23 de abril de 2017, 19:50

MUNDO Com 89,7% dos votos contados, Macron tem 23,7% e Le Pen, 21,9%

Com 89,7% dos votos contados, o Ministério do Interior da França disse que Emmanuel Macron, do movimento En Marche! (social-liberal), tinha 23,7% dos votos, enquanto Marine Le Pen, do partido nacionalista Frente Nacional (extrema direita), vinha logo atrás, com 21,9%. O conservador François Fillon tinha 19,9% e o candidato de extrema esquerda Jean-Luc Mélenchon, 19,2%. A provável ida de Le Pen e Macron para o segundo turno da eleição presidencial na França apresenta aos eleitores a possibilidade de escolha entre duas visões diametralmente opostas sobre o futuro da União Europeia e o lugar da França no bloco.
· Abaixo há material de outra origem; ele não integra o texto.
## src/rtl/rle_stream_encoder.sv

```systemverilog
// Streaming run-length encoder: one coefficient per cycle in, (value, count, last) pairs out.
// Generic RLE or zero-run mode; a non-merging final element costs one FLUSH cycle.
module rle_stream_encoder #(
    parameter int DATA_WIDTH = 8,
    parameter int BLOCK_LEN  = 64,
    parameter int CNT_WIDTH  = 7,
    parameter int MAX_RUN    = 64
) (
    input  logic                  clk_in,
    input  logic                  rst_n_in,
    input  logic [DATA_WIDTH-1:0] data_in,
    input  logic                  valid_in,
    output logic                  ready_out,
    input  logic                  mode_in,
    output logic [DATA_WIDTH-1:0] run_value_out,
    output logic [CNT_WIDTH-1:0]  run_count_out,
    output logic                  run_last_out,
    output logic                  run_valid_out,
    input  logic                  run_ready_in,
    output logic [CNT_WIDTH-1:0]  runs_out,
    output logic                  block_done_out
);
    localparam int IDX_W = (BLOCK_LEN > 1) ? $clog2(BLOCK_LEN) : 1;
    localparam logic [CNT_WIDTH-1:0] ONE = CNT_WIDTH'(1);

    typedef enum logic {ACCUM, FLUSH} state_t;

    state_t                state_q, state_d;
    logic                  open_q, open_d;
    logic [DATA_WIDTH-1:0] val_q, val_d;
    logic [CNT_WIDTH-1:0]  len_q, len_d;
    logic [IDX_W-1:0]      idx_q, idx_d;
    logic [CNT_WIDTH-1:0]  cnt_q, cnt_d;
    logic                  mode_q, mode_d;
    logic                  ovld_q, ovld_d;
    logic [DATA_WIDTH-1:0] oval_q, oval_d;
    logic [CNT_WIDTH-1:0]  ocnt_q, ocnt_d;
    logic                  olast_q, olast_d;
    logic [CNT_WIDTH-1:0]  runs_q, runs_d;
    logic                  done_q, done_d;

    logic                  out_free, accept, is_last, merge;
    logic                  ld, ld_last;
    logic [DATA_WIDTH-1:0] ld_val;
    logic [CNT_WIDTH-1:0]  ld_cnt;

    assign out_free  = !ovld_q || run_ready_in;
    assign ready_out = (state_q == ACCUM) && out_free && rst_n_in;
    assign accept    = valid_in && ready_out;
    assign is_last   = (idx_q == IDX_W'(BLOCK_LEN - 1));
    // The open run is always closed at block end, so index 0 never merges and
    // the registered block mode is valid whenever merge can be true.
    assign merge     = open_q && (data_in == val_q) && (len_q < CNT_WIDTH'(MAX_RUN)) &&
                       (!mode_q || (data_in == '0));

    always_comb begin
        state_d = state_q;
        open_d  = open_q;
        val_d   = val_q;
        len_d   = len_q;
        idx_d   = idx_q;
        cnt_d   = cnt_q;
        mode_d  = mode_q;
        ovld_d  = ovld_q && !run_ready_in;
        oval_d  = oval_q;
        ocnt_d  = ocnt_q;
        olast_d = olast_q;
        runs_d  = runs_q;
        done_d  = 1'b0;
        ld      = 1'b0;
        ld_val  = val_q;
        ld_cnt  = len_q;
        ld_last = 1'b0;

        case (state_q)
            ACCUM: begin
                if (accept) begin
                    if (idx_q == '0) mode_d = mode_in;
                    if (!is_last) begin
                        idx_d = idx_q + IDX_W'(1);
                        if (merge) begin
                            len_d = len_q + ONE;
                        end else begin
                            ld     = open_q;
                            open_d = 1'b1;
                            val_d  = data_in;
                            len_d  = ONE;
                        end
                    end else if (merge || !open_q) begin
                        ld      = 1'b1;
                        ld_val  = data_in;
                        ld_cnt  = merge ? len_q + ONE : ONE;
                        ld_last = 1'b1;
                        open_d  = 1'b0;
                        idx_d   = '0;
                    end else begin
                        ld      = 1'b1;
                        open_d  = 1'b1;
                        val_d   = data_in;
                        len_d   = ONE;
                        state_d = FLUSH;
                    end
                end
            end
            FLUSH: begin
                if (out_free) begin
                    ld      = 1'b1;
                    ld_last = 1'b1;
                    open_d  = 1'b0;
                    idx_d   = '0;
                    state_d = ACCUM;
                end
            end
            default: state_d = ACCUM;
        endcase

        if (ld) begin
            ovld_d  = 1'b1;
            oval_d  = ld_val;
            ocnt_d  = ld_cnt;
            olast_d = ld_last;
            if (ld_last) begin
                runs_d = cnt_q + ONE;
                cnt_d  = '0;
                done_d = 1'b1;
            end else begin
                cnt_d  = cnt_q + ONE;
            end
        end
    end

    always_ff @(posedge clk_in) begin
        if (!rst_n_in) begin
            state_q <= ACCUM;
            open_q  <= 1'b0;
            val_q   <= '0;
            len_q   <= '0;
            idx_q   <= '0;
            cnt_q   <= '0;
            mode_q  <= 1'b0;
            ovld_q  <= 1'b0;
            oval_q  <= '0;
            ocnt_q  <= '0;
            olast_q <= 1'b0;
            runs_q  <= '0;
            done_q  <= 1'b0;
        end else begin
            state_q <= state_d;
            open_q  <= open_d;
            val_q   <= val_d;
            len_q   <= len_d;
            idx_q   <= idx_d;
            cnt_q   <= cnt_d;
            mode_q  <= mode_d;
            ovld_q  <= ovld_d;
            oval_q  <= oval_d;
            ocnt_q  <= ocnt_d;
            olast_q <= olast_d;
            runs_q  <= runs_d;
            done_q  <= done_d;
        end
    end

    assign run_valid_out  = ovld_q;
    assign run_value_out  = oval_q;
    assign run_count_out  = ocnt_q;
    assign run_last_out   = olast_q;
    assign runs_out       = runs_q;
    assign block_done_out = done_q;

endmodule

```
Marine Le Pen quer que a França deixe a UE, enquanto o ex-ministro da Economia Emmanuel Macron quer uma cooperação ainda mais estreita entre os 28 membros do bloco. O segundo turno será realizado no dia 7 de maio.

Estadão Conteúdo

23 de abril de 2017, 18:30

MUNDO França: conservador Fillon e socialista Hamon declaram apoio a Macron

Ainda durante o início dos trabalhos de apuração dos votos da eleição presidencial na França, encerrada há cerca de uma hora, dois dos candidatos – o conservador François Fillon e o socialista Benoît Hamon – vieram a público reconhecer a derrota e declarar apoio ao candidato social-liberal Emmanuel Macron, que lidera as pesquisas de boca de urna (23,7% segundo o instituto Ipsos). Em segundo lugar aparece a ultraconservadora Marine Le Pen (21,7%). Fillon era um dos quatro candidatos que chegou ao dia das eleições tecnicamente empatado, juntamente com o conservador o populista de esquerda Jean-Luc Mélenchon. Já Hamom era apontado pelas pesquisas como quinto colocado. Em pronunciamento há pouco, Hamom reiterou o desejo de que se possa construir um país “fraterno e orgulhoso” e que “as promessas republicanas possam se realizar. Dirigindo-se ao eleitor, afirmou ainda que “o futuro da França está em suas mãos” e fez uma alerta contra a radicalização, numa referência à candidatura de Marine Le Pen, de extrema direita. Ele finalizou seu discurso exaltando o país. “Viva a França! Viva a República!”